If you travel often enough to Walt Disney World, there's an easy presumption that both Disney's Animal Kingdom and Disney's Hollywood Studios are parks you only had to visit for a half-day at best. Though Disney's Animal Kingdom has historically closed earlier than the other Disney World theme parks, to give its animals a peaceful night's sleep much like they would get in their natural environments, I'd argue it was a full-day park even before Pandora: The World of Avatar was installed. For now, at least, the notion that a theme park is a half-day experience is still true of Disney's Hollywood Studios, which has always felt like a repository for whatever IP might not be able to fit in another theme park.Even though other Disney parks are getting, or have gotten, an influx of IP over time, the Imagineers are often able to make that IP work within an exciting ride structure. The impending presence of Ratatouille and Guardians of the Galaxy at Epcot, in the France pavilion and the Energy pavilion, respectively, is coupled by the hope that the rides existing within those worlds will be as thrilling as anything else Disney offers. Conversely, most of the IP you find at Disney's Hollywood Studios feels a little old hat — the Beauty and the Beast show is charming enough, but it also hasn't really been updated in over 20 years.Once Star Wars: Galaxy's Edge arrives later this summer, and once Mickey & Minnie's Runaway Railway, the replacement for The Great Movie Ride, Railway arrives, the assumption is that Disney's Hollywood Studios will finally take its place as a full-day park alongside the others. The years of construction will be complete, and now guests can experience the worlds of Toy Story, Star Wars, and more without the sense that they've spent too much money to just watch a handful of shows and ride only a few rides.Right now, there are literally six attractions at DHS that count as rides, and 12 that are shows of some kind.
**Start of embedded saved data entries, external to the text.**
<file path="src/rtl/nn_pkg.sv">
// Shared constants for the neuron datapath: adder-tree sum format and
// default requantization parameters.
package nn_pkg;

  localparam int SUM_W         = 21;
  localparam int SUM_SIGN_BIT  = 20;
  localparam int SUM_MAG_MSB   = 19;
  localparam int SUM_MAG_W     = 20;
  localparam int DEFAULT_SHIFT = 7;
  localparam int DEFAULT_OUT_W = 8;
  localparam int SAT_CNT_W     = 16;

  typedef struct packed {
    logic                 sign;
    logic [SUM_MAG_W-1:0] mag;
  } sum_t;

endpackage

</file>
<file path="src/rtl/sm_round_sat.sv">
// Combinational rounding (round-half-up on magnitude) and saturation to a
// sign-magnitude output. Optional ReLU via SUM_REQUANTIZER_RELU_EN.
module sm_round_sat
  import nn_pkg::*;
#(
  parameter int SHIFT = DEFAULT_SHIFT,
  parameter int OUT_W = DEFAULT_OUT_W
) (
  input  logic [SUM_MAG_W-1:0] i_mag,
  output logic [SUM_MAG_W-1:0] o_mag_r,
  input  logic                 i_sign,
  input  logic [SUM_MAG_W-1:0] i_mag_r,
  output logic [OUT_W-1:0]     o_q,
  output logic                 o_sat
);

  localparam logic [SUM_W-1:0]     ROUND_BIAS  = SUM_W'(1) << (SHIFT - 1);
  localparam logic [SUM_MAG_W-1:0] MAG_MAX     = SUM_MAG_W'((1 << (OUT_W - 1)) - 1);
  localparam logic [OUT_W-2:0]     MAG_MAX_OUT = '1;

  logic [SUM_W-1:0] w_biased;
  logic             w_over;
  logic [OUT_W-2:0] w_mag_sat;

  // A zero-extended 21-bit sum cannot overflow: max is (2^20-1) + 2^(SHIFT-1).
  assign w_biased = {1'b0, i_mag} + ROUND_BIAS;
  assign o_mag_r  = SUM_MAG_W'(w_biased >> SHIFT);

  assign w_over    = (i_mag_r > MAG_MAX);
  assign w_mag_sat = w_over ? MAG_MAX_OUT : i_mag_r[OUT_W-2:0];

  always_comb begin
    o_q   = '0;
    o_sat = 1'b0;
`ifdef SUM_REQUANTIZER_RELU_EN
    if (i_sign && (w_mag_sat != '0)) begin
      o_q   = '0;
      o_sat = 1'b0;
    end else begin
      o_q   = {1'b0, w_mag_sat};
      o_sat = w_over;
    end
`else
    // Sign is dropped on a zero magnitude so negative zero never appears.
    o_q   = {i_sign && (w_mag_sat != '0), w_mag_sat};
    o_sat = w_over;
`endif
  end

endmodule

</file>
<file path="src/rtl/sum_requantizer.sv">
// Two-stage requantizer (S1 round/shift, S2 saturate/sign) with valid/ready
// handshake and saturation counter. Optional ReLU: SUM_REQUANTIZER_RELU_EN.
module sum_requantizer
  import nn_pkg::*;
#(
  parameter int SHIFT = DEFAULT_SHIFT,
  parameter int OUT_W = DEFAULT_OUT_W
) (
  input  logic                 clk,
  input  logic                 rst,
  input  logic [SUM_W-1:0]     sum_in,
  input  logic                 in_valid,
  output logic                 in_ready,
  output logic [OUT_W-1:0]     q_out,
  output logic                 out_valid,
  input  logic                 out_ready,
  output logic [SAT_CNT_W-1:0] sat_cnt,
  input  logic                 sat_clr
);

  sum_t                 w_sum;
  logic                 w_en;
  logic [SUM_MAG_W-1:0] w_mag_r;
  logic [OUT_W-1:0]     w_q;
  logic                 w_sat;

  logic                 r_s1_valid;
  logic                 r_s1_sign;
  logic [SUM_MAG_W-1:0] r_s1_mag_r;
  logic                 r_s2_valid;
  logic [OUT_W-1:0]     r_q;
  logic                 r_sat;
  logic [SAT_CNT_W-1:0] r_sat_cnt;

  assign w_sum    = sum_in;
  assign w_en     = out_ready | ~r_s2_valid;
  assign in_ready = w_en;

  sm_round_sat #(
    .SHIFT (SHIFT),
    .OUT_W (OUT_W)
  ) u_round_sat (
    .i_mag   (w_sum.mag),
    .o_mag_r (w_mag_r),
    .i_sign  (r_s1_sign),
    .i_mag_r (r_s1_mag_r),
    .o_q     (w_q),
    .o_sat   (w_sat)
  );

  // Both stages advance together; a stalled output freezes the whole pipe.
  always_ff @(posedge clk or posedge rst) begin
    if (rst) begin
      r_s1_valid <= 1'b0;
      r_s1_sign  <= 1'b0;
      r_s1_mag_r <= '0;
      r_s2_valid <= 1'b0;
      r_q        <= '0;
      r_sat      <= 1'b0;
    end else if (w_en) begin
      r_s1_valid <= in_valid;
      r_s1_sign  <= w_sum.sign;
      r_s1_mag_r <= w_mag_r;
      r_s2_valid <= r_s1_valid;
      r_q        <= w_q;
      r_sat      <= w_sat;
    end
  end

  always_ff @(posedge clk or posedge rst) begin
    if (rst) begin
      r_sat_cnt <= '0;
    end else if (sat_clr) begin
      r_sat_cnt <= '0;
    end else if (r_s2_valid && out_ready && r_sat && (r_sat_cnt != '1)) begin
      r_sat_cnt <= r_sat_cnt + 1'b1;
    end
  end

  assign q_out     = r_q;
  assign out_valid = r_s2_valid;
  assign sat_cnt   = r_sat_cnt;

endmodule

</file>
<file path="config.mk">
export PLATFORM = sky130hd
export DESIGN_NAME = sum_requantizer
export DESIGN_NICKNAME = d
export VERILOG_FILES = /design/src/rtl/nn_pkg.sv /design/src/rtl/sm_round_sat.sv /design/src/rtl/sum_requantizer.sv
export SDC_FILE = /design/constraint.sdc
export NUM_CORES = 1
export LEC_CHECK = 0
export BUFFER_PORTS_ARGS = -buffer_cell sky130_fd_sc_hd__buf_2
export CORE_UTILIZATION = 40
export CTS_CLUSTER_DIAMETER = 120
export CTS_CLUSTER_SIZE = 20
export DETAILED_ROUTE_END_ITERATION = 8
export GPL_TIMING_DRIVEN = 0
export PLACE_DENSITY = 0.65
export SKIP_CTS_REPAIR_TIMING = 1
export SYNTH_ARGS = -nofsm -noshare
export SYNTH_HDL_FRONTEND = slang
export SYNTH_SLANG_ARGS = --single-unit
</file>
<file path="constraint.sdc">
create_clock -name clk -period 2.4 [get_ports clk]
set_clock_uncertainty 0.2 [all_clocks]
set_input_delay 0.12 -clock clk [delete_from_list [all_inputs] [get_ports clk]]
set_output_delay 0.12 -clock clk [all_outputs]
set_load 0.05 [all_outputs]
</file>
That's the fewest of any Disney World theme park. Even after Galaxy's Edge and the Runaway Railway are unveiled, the same old adage from Walt will be true: a park like Disney's Hollywood Studios may turn 30 years old, and may be around for 30 more, but whatever it looks like now, it'll look a lot different at its 60th anniversary. Knowing this park's history, it'll look a lot different in just a few years, a constantly changing edifice on which new IP can be grafted.